In myelopathic hand syndrome, you will notice thenar atrophy. The physician may test the patient’s Grip and Release Sign. If the patient is unable to make a fist and release 20 times in 10 seconds, this is a positive indication. Additionally, the physician may test the patient’s Finger Escape Sign. During this exam, the patient will keep their fingers extended but, the ulnar digit tends to abduct. If the ulnar digit abducts, this is a positive indicator.
Pathologic long tract signs will be observed by performing the Hoffman’s, Babinski, Clonus, Finger Escape, and L’hermitte’s signs. The Hoffman’s Sign is done by flicking the nail of the middle or ring finger to produce flexion of the index finger to the thumb. The Babinski’s sign is tested by running a sharp instrument along the lateral border of the foot from the calcaneus produces extension of the big toe and fanning of the other toes. The Clonus Sign is indicated by involuntary sustained movement of the ankle muscles with firm passive continuous stretch. During the L’hermitte’s Sign, neck flexion causes an electric shock sensation and paresthesia which radiates into the upper and lower extremity. Other significant signs include: hyperreflexia, lower extremity dysfunction and spasticity, as well as late bowel and bladder involvement.
Causes of Cervical Spine Myelopathy
Differential Diagnosis include: syringomyelia, a spinal cord tumor, and multiple sclerosis. Patients with MS will have cranial nerve involvement and their jaw-jerk test is positive. Amyotrophic Lateral Sclerosis (ALS) affects both upper and lower extremities with no sensory changes.
Nurick Classification deals with the patient’s walking ability and gait. This ranges from normal to wheel chair bound.
An MRI is the best study to show Cervical Spine Myelopathy. It shows the compression and the changes in the spinal cord (bright signal in T2).
Unfortunately, this condition does not improve without surgery. It tends to progress and worsen in a step-like deterioration fashion with periods of stable symptoms.

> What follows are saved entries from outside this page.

Context: an optimization exercise on an open-source flow, tuned for small area, a short achievable clock period and few clock cycles per item. The choices shown serve that exercise and are no tape-out recipe.
RTL that was checked went through simulation tests only; none was proved equivalent to the original.
No activity file was given, so power comes from the tool's default toggle rates.

==> inputs of 04-25 <==
==> flow/design.v (excerpt) <==
module rtc_seconds_to_calendar (
  input  logic          clk,
  input  logic          rst,
  input  logic          cmd_valid,
  output logic          cmd_stall,
  input  logic [72:0]   cmd,
  output logic          res_valid,
  input  logic          res_stall,
  output logic [56:0]   res
);
  logic        p0_valid, p1_valid, p2_valid;
  logic        p0_op, p1_op, p2_op;
  logic [31:0] p0_d;
  logic [38:0] p1_d;
  logic [21:0] p2_d;
  logic [39:0] set_d;
  logic        hold;
  logic        set_busy;
  assign hold      = res_valid && res_stall;
  assign set_busy  = (p0_valid && p0_op == rsc_pkg::OP_SET) || (p1_valid && p1_op == rsc_pkg::OP_SET);
  assign cmd_stall = res_stall || (cmd[72] == rsc_pkg::OP_SET && set_busy);
  always_ff @(posedge clk) begin
    if (rst) begin
      p0_valid  <= 1'b0;
      p1_valid  <= 1'b0;
      p2_valid  <= 1'b0;
      res_valid <= 1'b0;
    end else if (!hold) begin
      p0_valid  <= cmd_valid && !cmd_stall;
      p1_valid  <= p0_valid;
      p2_valid  <= p1_valid;
      res_valid <= p2_valid;
    end
  end
  always_ff @(posedge clk) begin
    if (!hold) begin
      p0_op <= cmd[72];
      p0_d  <= cmd[71:40];
    end
    if (cmd_valid && !cmd_stall && cmd[72] == rsc_pkg::OP_SET) begin
      set_d <= cmd[39:0];
    end
  end
  logic [11:0] ys, yc;
  logic [3:0]  na, nb;
  rsc_split u_split (
    .x  (p0_d[31:4]),
    .ys (ys),
    .yc (yc)
  );
  rsc_mod15 u_mod15 (
    .v  (p0_d[31:0]),
    .na (na),
    .nb (nb)
  );
  always_ff @(posedge clk) begin
    if (!hold) begin
      p1_op <= p0_op;
      p1_d  <= {nb, na, yc, ys, p0_d[6:0]};
    end
  end
  logic [11:0] y;
  logic [2:0]  d;
  logic [3:0]  n;
  logic [4:0]  kb;
  logic        hour0;
  logic        hour23;
  logic [5:0]  pm;
  assign y = p1_d[18:7] + p1_d[30:19];
  assign d = p1_d[6:4] - y[2:0];
  rsc_mod15_fin u_fin (
    .na (p1_d[34:31]),
    .nb (p1_d[38:35]),
    .n  (n)
  );
  rsc_tabs u_tabs (
    .y      (y),
    .d      (d),
    .kb     (kb),
  ...
==> flow/config.mk <==
export PLATFORM = sky130hd
export DESIGN_NAME = rtc_seconds_to_calendar
export DESIGN_NICKNAME = rtc_seconds_to_calendar
export VERILOG_FILES = /design/flow/design.v
export SDC_FILE = /design/flow/constraint.sdc
export NUM_CORES = 4
export LEC_CHECK = 0
export ABC_CLOCK_PERIOD_IN_PS = 3000
export CAP_MARGIN = 20
export CORE_MARGIN = 2
export CORE_UTILIZATION = 40
export CTS_BUF_LIST = sky130_fd_sc_hd__clkbuf_4 sky130_fd_sc_hd__clkbuf_8
export PLACE_DENSITY = 0.6
export SETUP_SLACK_MARGIN = 4.0
export SLEW_MARGIN = 20
==> flow/constraint.sdc <==
create_clock -name core_clock -period 7.5 [get_ports {clk}]
set_input_delay 1.5000 -clock core_clock [delete_from_list [all_inputs] [get_ports {clk}]]
set_output_delay 1.5000 -clock core_clock [all_outputs]
set_load 0.01 [all_outputs]
standard.sh (not shown) runs the stock make flow with config.mk's settings and CLKGATE_MAP_FILE= SYNTH_SCRIPT=/design/flow/synth_recipe.tcl, a recipe that flattens the netlist after the stock synthesis.
==> flow/flow/run.sh <==
#!/bin/bash
# The standard layout (standard.sh), with the input and output port buffers made from
# sky130_fd_sc_hd__buf_1 instead of the cell buffer_ports picks by default.
set -euo pipefail
export BUFFER_PORTS_ARGS="-buffer_cell sky130_fd_sc_hd__buf_1"
bash standard.sh > standard.log 2>&1
==> inputs of 08-12, as changes to 04-25 <==
--- a/flow/design.v
+++ b/flow/design.v
@@ -245,20 +245,17 @@
   logic [4:0] s;
   logic [3:0] t;
   assign s = {1'b0, na} + {1'b0, nb};
   assign t = s[3:0] + {3'd0, s[4]};
   assign n = (t == 4'd15) ? 4'd0 : t;
 endmodule
 module rsc_tabs (
   input  logic [11:0] y,
-  input  logic [2:0]  d,
-  output logic [4:0]  kb,
-  output logic        hour0,
-  output logic        hour23
+  output logic [4:0]  kb
 );
   logic [17:0] e;
   wire t1 = (y[11] | (y[10] | (y[9] | (y[8] | (y[7] & (y[6] & (y[5] & (y[4] | (y[3] | (y[2] | (y[1] | (y[0] & 1'b1))))))))))));
   wire t2 = (y[11] | (y[10] | (y[9] | (y[8] & (y[7] & (y[6] & (y[5] | (y[4] | (y[3] | (y[2] | (y[1] & (y[0] | 1'b1))))))))))));
   wire t3 = (y[11] | (y[10] | (y[9] & (y[8] | (y[7] & (y[6] | (y[5] & (y[4] | (y[3] | (y[2] | (y[1] & (y[0] & 1'b1))))))))))));
   wire t4 = (y[11] | (y[10] | (y[9] & (y[8] & (y[7] & (y[6] | (y[5] | (y[4] | (y[3] | (y[2] & (y[1] | (y[0] | 1'b1))))))))))));
   wire t5 = (y[11] | (y[10] & (y[9] | (y[8] | (y[7] | (y[6] & (y[5] & (y[4] | (y[3] | (y[2] & (y[1] | (y[0] & 1'b1))))))))))));
   wire t6 = (y[11] | (y[10] & (y[9] | (y[8] & (y[7] | (y[6] & (y[5] | (y[4] | (y[3] | (y[2] & (y[1] & (y[0] | 1'b1))))))))))));
@@ -291,18 +288,16 @@
   assign e[15] = t15 & ~t16;
   assign e[16] = t16 & ~t17;
   assign e[17] = t17;
   assign kb[0] = e[1] | e[3] | e[5] | e[7] | e[9] | e[11] | e[13] | e[15] | e[17];
   assign kb[1] = e[2] | e[3] | e[6] | e[7] | e[10] | e[11] | e[14] | e[15];
   assign kb[2] = e[4] | e[5] | e[6] | e[7] | e[12] | e[13] | e[14] | e[15];
   assign kb[3] = e[8] | e[9] | e[10] | e[11] | e[12] | e[13] | e[14] | e[15];
   assign kb[4] = e[16] | e[17];
-  assign hour0 = (e[0] & (d == 3'd0)) | (e[3] & (d == 3'd5)) | (e[6] & (d == 3'd2)) | (e[9] & (d == 3'd7)) | (e[12] & (d == 3'd4)) | (e[15] & (d == 3'd1));
-  assign hour23 = (e[2] & (d == 3'd5)) | (e[5] & (d == 3'd2)) | (e[8] & (d == 3'd7)) | (e[11] & (d == 3'd4)) | (e[14] & (d == 3'd1)) | (e[17] & (d == 3'd6));
 endmodule
 module rsc_hour (
   input  logic [4:0] kb,
   input  logic [2:0] d,
   output logic [4:0] hour
 );
   logic [4:0] nine_d;
   logic [5:0] s;
@@ -361,17 +356,17 @@
   output logic          res_valid,
   input  logic          res_stall,
   output logic [56:0]   res
 );
   logic        p0_valid, p1_valid, p2_valid;
   logic        p0_op, p1_op, p2_op;
   logic [31:0] p0_d;
   logic [38:0] p1_d;
-  logic [21:0] p2_d;
+  logic [19:0] p2_d;
   logic [39:0] set_d;
   logic        hold;
   logic        set_busy;
   assign hold      = res_valid && res_stall;
   assign set_busy  = (p0_valid && p0_op == rsc_pkg::OP_SET) || (p1_valid && p1_op == rsc_pkg::OP_SET);
   assign cmd_stall = res_stall || (cmd[72] == rsc_pkg::OP_SET && set_busy);
   always_ff @(posedge clk) begin
     if (rst) begin
@@ -412,53 +407,54 @@
       p1_op <= p0_op;
       p1_d  <= {nb, na, yc, ys, p0_d[6:0]};
     end
   end
   logic [11:0] y;
   logic [2:0]  d;
   logic [3:0]  n;
   logic [4:0]  kb;
-  logic        hour0;
-  logic        hour23;
-  logic [5:0]  pm;
   assign y = p1_d[18:7] + p1_d[30:19];
   assign d = p1_d[6:4] - y[2:0];
   rsc_mod15_fin u_fin (
     .na (p1_d[34:31]),
     .nb (p1_d[38:35]),
     .n  (n)
   );
   rsc_tabs u_tabs (
-    .y      (y),
-    .d      (d),
-    .kb     (kb),
-    .hour0  (hour0),
-    .hour23 (hour23)
+    .y  (y),
+    .kb (kb)
   );
-  assign pm = {n[1:0], n} - {p1_d[3:2], 2'b00, p1_d[3:2]} - {y[3:0], 2'b00};
   always_ff @(posedge clk) begin
     if (!hold) begin
       p2_op <= p1_op;
-      p2_d  <= {hour23, hour0, kb, d, pm, n, p1_d[1:0]};
+      p2_d  <= {kb, d, y[3:0], n, p1_d[3:0]};
     end
   end
   logic [4:0]  c_kb;
   logic [2:0]  c_d;
   logic [4:0]  c_hour;
   logic [5:0]  c_minute;
   logic [5:0]  c_second;
   logic        c_hour0;
   logic        c_hour23;
-  assign c_second = p2_d[5:0];
+  logic [3:0]  c_n;
+  logic [1:0]  c_v32;
+  logic [3:0]  c_y;
+  logic [5:0]  c_m17;
+  assign c_v32    = p2_d[3:2];
+  assign c_n      = p2_d[7:4];
+  assign c_y      = p2_d[11:8];
   assign c_d      = p2_d[14:12];
   assign c_kb     = p2_d[19:15];
-  assign c_hour0  = p2_d[20];
-  assign c_hour23 = p2_d[21];
-  assign c_minute = {p2_d[11:8] + c_kb[3:0], p2_d[7:6]};
+  assign c_hour0  = (c_hour == 5'd0);
+  assign c_hour23 = (c_hour == 5'd23);
+  assign c_second = {c_n, p2_d[1:0]};
+  assign c_m17    = {c_n[1:0], c_n} - {c_v32, 2'b00, c_v32};
+  assign c_minute = {c_m17[5:2] + c_kb[3:0] - c_y, c_m17[1:0]};
   rsc_hour u_hour (
     .kb   (c_kb),
     .d    (c_d),
     .hour (c_hour)
   );
   logic [13:0] year;
   logic [3:0]  month;
   logic [4:0]  day;
==> flow/config.mk (replaced) <==
export PLATFORM = sky130hd
export DESIGN_NAME = rtc_seconds_to_calendar
export DESIGN_NICKNAME = rtc_seconds_to_calendar
export VERILOG_FILES = /design/flow/design.v
export SDC_FILE = /design/flow/constraint.sdc
export NUM_CORES = 4
export LEC_CHECK = 0
export ABC_CLOCK_PERIOD_IN_PS = 3000
export CAP_MARGIN = 20
export CORE_MARGIN = 2
export CORE_UTILIZATION = 40
export CTS_CLUSTER_DIAMETER = 100
export CTS_CLUSTER_SIZE = 28
export GPL_ROUTABILITY_DRIVEN = 0
export GPL_TIMING_DRIVEN = 0
export PLACE_DENSITY = 0.6
export SETUP_SLACK_MARGIN = 4.0
export SLEW_MARGIN = 20
==> inputs of 02-22, as changes to 04-25 <==
--- a/flow/design.v
+++ b/flow/design.v
@@ -245,20 +245,17 @@
   logic [4:0] s;
   logic [3:0] t;
   assign s = {1'b0, na} + {1'b0, nb};
   assign t = s[3:0] + {3'd0, s[4]};
   assign n = (t == 4'd15) ? 4'd0 : t;
 endmodule
 module rsc_tabs (
   input  logic [11:0] y,
-  input  logic [2:0]  d,
-  output logic [4:0]  kb,
-  output logic        hour0,
-  output logic        hour23
+  output logic [4:0]  kb
 );
   logic [17:0] e;
   wire t1 = (y[11] | (y[10] | (y[9] | (y[8] | (y[7] & (y[6] & (y[5] & (y[4] | (y[3] | (y[2] | (y[1] | (y[0] & 1'b1))))))))))));
   wire t2 = (y[11] | (y[10] | (y[9] | (y[8] & (y[7] & (y[6] & (y[5] | (y[4] | (y[3] | (y[2] | (y[1] & (y[0] | 1'b1))))))))))));
   wire t3 = (y[11] | (y[10] | (y[9] & (y[8] | (y[7] & (y[6] | (y[5] & (y[4] | (y[3] | (y[2] | (y[1] & (y[0] & 1'b1))))))))))));
   wire t4 = (y[11] | (y[10] | (y[9] & (y[8] & (y[7] & (y[6] | (y[5] | (y[4] | (y[3] | (y[2] & (y[1] | (y[0] | 1'b1))))))))))));
   wire t5 = (y[11] | (y[10] & (y[9] | (y[8] | (y[7] | (y[6] & (y[5] & (y[4] | (y[3] | (y[2] & (y[1] | (y[0] & 1'b1))))))))))));
   wire t6 = (y[11] | (y[10] & (y[9] | (y[8] & (y[7] | (y[6] & (y[5] | (y[4] | (y[3] | (y[2] & (y[1] & (y[0] | 1'b1))))))))))));
@@ -291,18 +288,16 @@
   assign e[15] = t15 & ~t16;
   assign e[16] = t16 & ~t17;
   assign e[17] = t17;
   assign kb[0] = e[1] | e[3] | e[5] | e[7] | e[9] | e[11] | e[13] | e[15] | e[17];
   assign kb[1] = e[2] | e[3] | e[6] | e[7] | e[10] | e[11] | e[14] | e[15];
   assign kb[2] = e[4] | e[5] | e[6] | e[7] | e[12] | e[13] | e[14] | e[15];
   assign kb[3] = e[8] | e[9] | e[10] | e[11] | e[12] | e[13] | e[14] | e[15];
   assign kb[4] = e[16] | e[17];
-  assign hour0 = (e[0] & (d == 3'd0)) | (e[3] & (d == 3'd5)) | (e[6] & (d == 3'd2)) | (e[9] & (d == 3'd7)) | (e[12] & (d == 3'd4)) | (e[15] & (d == 3'd1));
-  assign hour23 = (e[2] & (d == 3'd5)) | (e[5] & (d == 3'd2)) | (e[8] & (d == 3'd7)) | (e[11] & (d == 3'd4)) | (e[14] & (d == 3'd1)) | (e[17] & (d == 3'd6));
 endmodule
 module rsc_hour (
   input  logic [4:0] kb,
   input  logic [2:0] d,
   output logic [4:0] hour
 );
   logic [4:0] nine_d;
   logic [5:0] s;
@@ -361,17 +356,17 @@
   output logic          res_valid,
   input  logic          res_stall,
   output logic [56:0]   res
 );
   logic        p0_valid, p1_valid, p2_valid;
   logic        p0_op, p1_op, p2_op;
   logic [31:0] p0_d;
   logic [38:0] p1_d;
-  logic [21:0] p2_d;
+  logic [19:0] p2_d;
   logic [39:0] set_d;
   logic        hold;
   logic        set_busy;
   assign hold      = res_valid && res_stall;
   assign set_busy  = (p0_valid && p0_op == rsc_pkg::OP_SET) || (p1_valid && p1_op == rsc_pkg::OP_SET);
   assign cmd_stall = res_stall || (cmd[72] == rsc_pkg::OP_SET && set_busy);
   always_ff @(posedge clk) begin
     if (rst) begin
@@ -412,53 +407,54 @@
       p1_op <= p0_op;
       p1_d  <= {nb, na, yc, ys, p0_d[6:0]};
     end
   end
   logic [11:0] y;
   logic [2:0]  d;
   logic [3:0]  n;
   logic [4:0]  kb;
-  logic        hour0;
-  logic        hour23;
-  logic [5:0]  pm;
   assign y = p1_d[18:7] + p1_d[30:19];
   assign d = p1_d[6:4] - y[2:0];
   rsc_mod15_fin u_fin (
     .na (p1_d[34:31]),
     .nb (p1_d[38:35]),
     .n  (n)
   );
   rsc_tabs u_tabs (
-    .y      (y),
-    .d      (d),
-    .kb     (kb),
-    .hour0  (hour0),
-    .hour23 (hour23)
+    .y  (y),
+    .kb (kb)
   );
-  assign pm = {n[1:0], n} - {p1_d[3:2], 2'b00, p1_d[3:2]} - {y[3:0], 2'b00};
   always_ff @(posedge clk) begin
     if (!hold) begin
       p2_op <= p1_op;
-      p2_d  <= {hour23, hour0, kb, d, pm, n, p1_d[1:0]};
+      p2_d  <= {kb, d, y[3:0], n, p1_d[3:0]};
     end
   end
   logic [4:0]  c_kb;
   logic [2:0]  c_d;
   logic [4:0]  c_hour;
   logic [5:0]  c_minute;
   logic [5:0]  c_second;
   logic        c_hour0;
   logic        c_hour23;
-  assign c_second = p2_d[5:0];
+  logic [3:0]  c_n;
+  logic [1:0]  c_v32;
+  logic [3:0]  c_y;
+  logic [5:0]  c_m17;
+  assign c_v32    = p2_d[3:2];
+  assign c_n      = p2_d[7:4];
+  assign c_y      = p2_d[11:8];
   assign c_d      = p2_d[14:12];
   assign c_kb     = p2_d[19:15];
-  assign c_hour0  = p2_d[20];
-  assign c_hour23 = p2_d[21];
-  assign c_minute = {p2_d[11:8] + c_kb[3:0], p2_d[7:6]};
+  assign c_hour0  = (c_hour == 5'd0);
+  assign c_hour23 = (c_hour == 5'd23);
+  assign c_second = {c_n, p2_d[1:0]};
+  assign c_m17    = {c_n[1:0], c_n} - {c_v32, 2'b00, c_v32};
+  assign c_minute = {c_m17[5:2] + c_kb[3:0] - c_y, c_m17[1:0]};
   rsc_hour u_hour (
     .kb   (c_kb),
     .d    (c_d),
     .hour (c_hour)
   );
   logic [13:0] year;
   logic [3:0]  month;
   logic [4:0]  day;
==> flow/config.mk (replaced) <==
export PLATFORM = sky130hd
export DESIGN_NAME = rtc_seconds_to_calendar
export DESIGN_NICKNAME = rtc_seconds_to_calendar
export VERILOG_FILES = /design/flow/design.v
export SDC_FILE = /design/flow/constraint.sdc
export NUM_CORES = 4
export LEC_CHECK = 0
export ABC_CLOCK_PERIOD_IN_PS = 3000
export CAP_MARGIN = 20
export CORE_MARGIN = 2
export CORE_UTILIZATION = 40
export CTS_CLUSTER_DIAMETER = 100
export CTS_CLUSTER_SIZE = 28
export PLACE_DENSITY = 0.6
export SETUP_SLACK_MARGIN = 3.8
export SLEW_MARGIN = 20
==> inputs of 04-07, as changes to 04-25 <==
--- a/flow/design.v
+++ b/flow/design.v
@@ -367,17 +367,17 @@
   logic [31:0] p0_d;
   logic [38:0] p1_d;
   logic [21:0] p2_d;
   logic [39:0] set_d;
   logic        hold;
   logic        set_busy;
   assign hold      = res_valid && res_stall;
   assign set_busy  = (p0_valid && p0_op == rsc_pkg::OP_SET) || (p1_valid && p1_op == rsc_pkg::OP_SET);
-  assign cmd_stall = res_stall || (cmd[72] == rsc_pkg::OP_SET && set_busy);
+  assign cmd_stall = hold || (cmd[72] == rsc_pkg::OP_SET && set_busy);
   always_ff @(posedge clk) begin
     if (rst) begin
       p0_valid  <= 1'b0;
       p1_valid  <= 1'b0;
       p2_valid  <= 1'b0;
       res_valid <= 1'b0;
     end else if (!hold) begin
       p0_valid  <= cmd_valid && !cmd_stall;
==> flow/config.mk (replaced) <==
export PLATFORM = sky130hd
export DESIGN_NAME = rtc_seconds_to_calendar
export DESIGN_NICKNAME = rtc_seconds_to_calendar
export VERILOG_FILES = /design/flow/design.v
export SDC_FILE = /design/flow/constraint.sdc
export NUM_CORES = 4
export LEC_CHECK = 0
export ABC_CLOCK_PERIOD_IN_PS = 3000
export CAP_MARGIN = 20
export CORE_MARGIN = 2
export CORE_UTILIZATION = 55
export PLACE_DENSITY = 0.7
export SETUP_SLACK_MARGIN = 4.0
export SLEW_MARGIN = 20
==> results.txt <==
| item | 04-07 | 08-12 | 02-22 | 04-25 |
|---|---|---|---|---|
| Result of the run | finished clean | finished clean | finished clean | finished clean |
| Area grow syn2layout | 17.0% | 14.2% | 11.0% | 18.3% |
| GRT Total Usage | 0.228 | 0.161 | 0.157 | 0.172 |
| Detail-routed net length per standard cell | 17.1 µm | 16.2 µm | 15.6 µm | 16.2 µm |
| Synthesized Nets | 1534 | 1450 | 1450 | 1534 |
| Sequential fraction of total cell area | 0.362 | 0.379 | 0.389 | 0.358 |
| IO Port Bufs | 135 | 134 | 135 | 135 |
| Crit-path most repeated cell | sky130_fd_sc_hd__buf_1 | - | sky130_fd_sc_hd__buf_1 | - |
| Cell with the largest stage delay on the worst path | sky130_fd_sc_hd__and2_4 | sky130_fd_sc_hd__buf_4 | sky130_fd_sc_hd__a21oi_1 | sky130_fd_sc_hd__edfxtp_1 |
| Mapped Cells | 1233 | 1150 | 1150 | 1233 |
| Cell Area, Placed | 15000 µm² | 14800 µm² | 14700 µm² | 15200 µm² |
| Relative slew slack | 0.284 | 0.356 | 0.298 | 0.319 |
| Die ar. | 26900 µm² | 35600 µm² | 35600 µm² | 36800 µm² |
| Met2 track utilization from global routing | 0.395 | 0.277 | 0.262 | 0.296 |
| Seq_cells | 209 | 207 | 207 | 209 |
| Power share of the clock group | 0.140 | 0.151 | 0.135 | 0.141 |
Testbench counts of 08-12, summed over its fixed seeds: cycles 32,174, items 32,000.
Testbench counts of 02-22, summed over its fixed seeds: cycles 32,174, items 32,000.
The RTL of 04-25 and 04-07 was laid out without a check of its function.

==> re-timing with driven ports <==
The results above use ideal ports. As a check the final layouts listed here were re-extracted and re-timed, cells and wires unchanged. Step 1, drivers: a clkbuf_16 drives clk and a buf_2 each remaining input, both assumed. Step 2, shift: input delay + t, output delay - t, t = (earliest + latest rising clock arrival at the registers) / 2. This alone moves slack from input paths to output paths. Three values: ideal ports, drivers, drivers and shift; two values: the first two.
| run | t, ns | slack for setup (ns) | worst data-port slew with drivers (ns) |
|---|---|---|---|
| 04-25 | 0.611 | 3.997 / 3.997 / 3.804 | 0.05 |
| 08-12 | 0.542 | 4.036 / 4.013 / 3.787 | 0.05 |
| 02-22 | 0.528 | 3.912 / 3.882 / 3.527 | 0.04 |
| 04-07 | 0.564 | 4.021 / 4.002 / 3.766 | 0.04 |
After both steps setup and hold are still met in every run listed. The setup slack of 02-22, which loses most, moves by -0.030 ns with the drivers and by -0.385 ns with both steps.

Decompression and fusion is recommended in cases where the symptoms are progressive or severe. The prognosis for recovery is better in patients with early surgery. Surgery is usually done anteriorly with decompression and fusion. Surgery is usually done with anterior cervical discectomy and fusion (ACDF). In patients with lower back pain and gait disturbance, look into the spinal cord, especially into the cervical spine. Do not focus on the lumbar region and order a cervical spine MRI.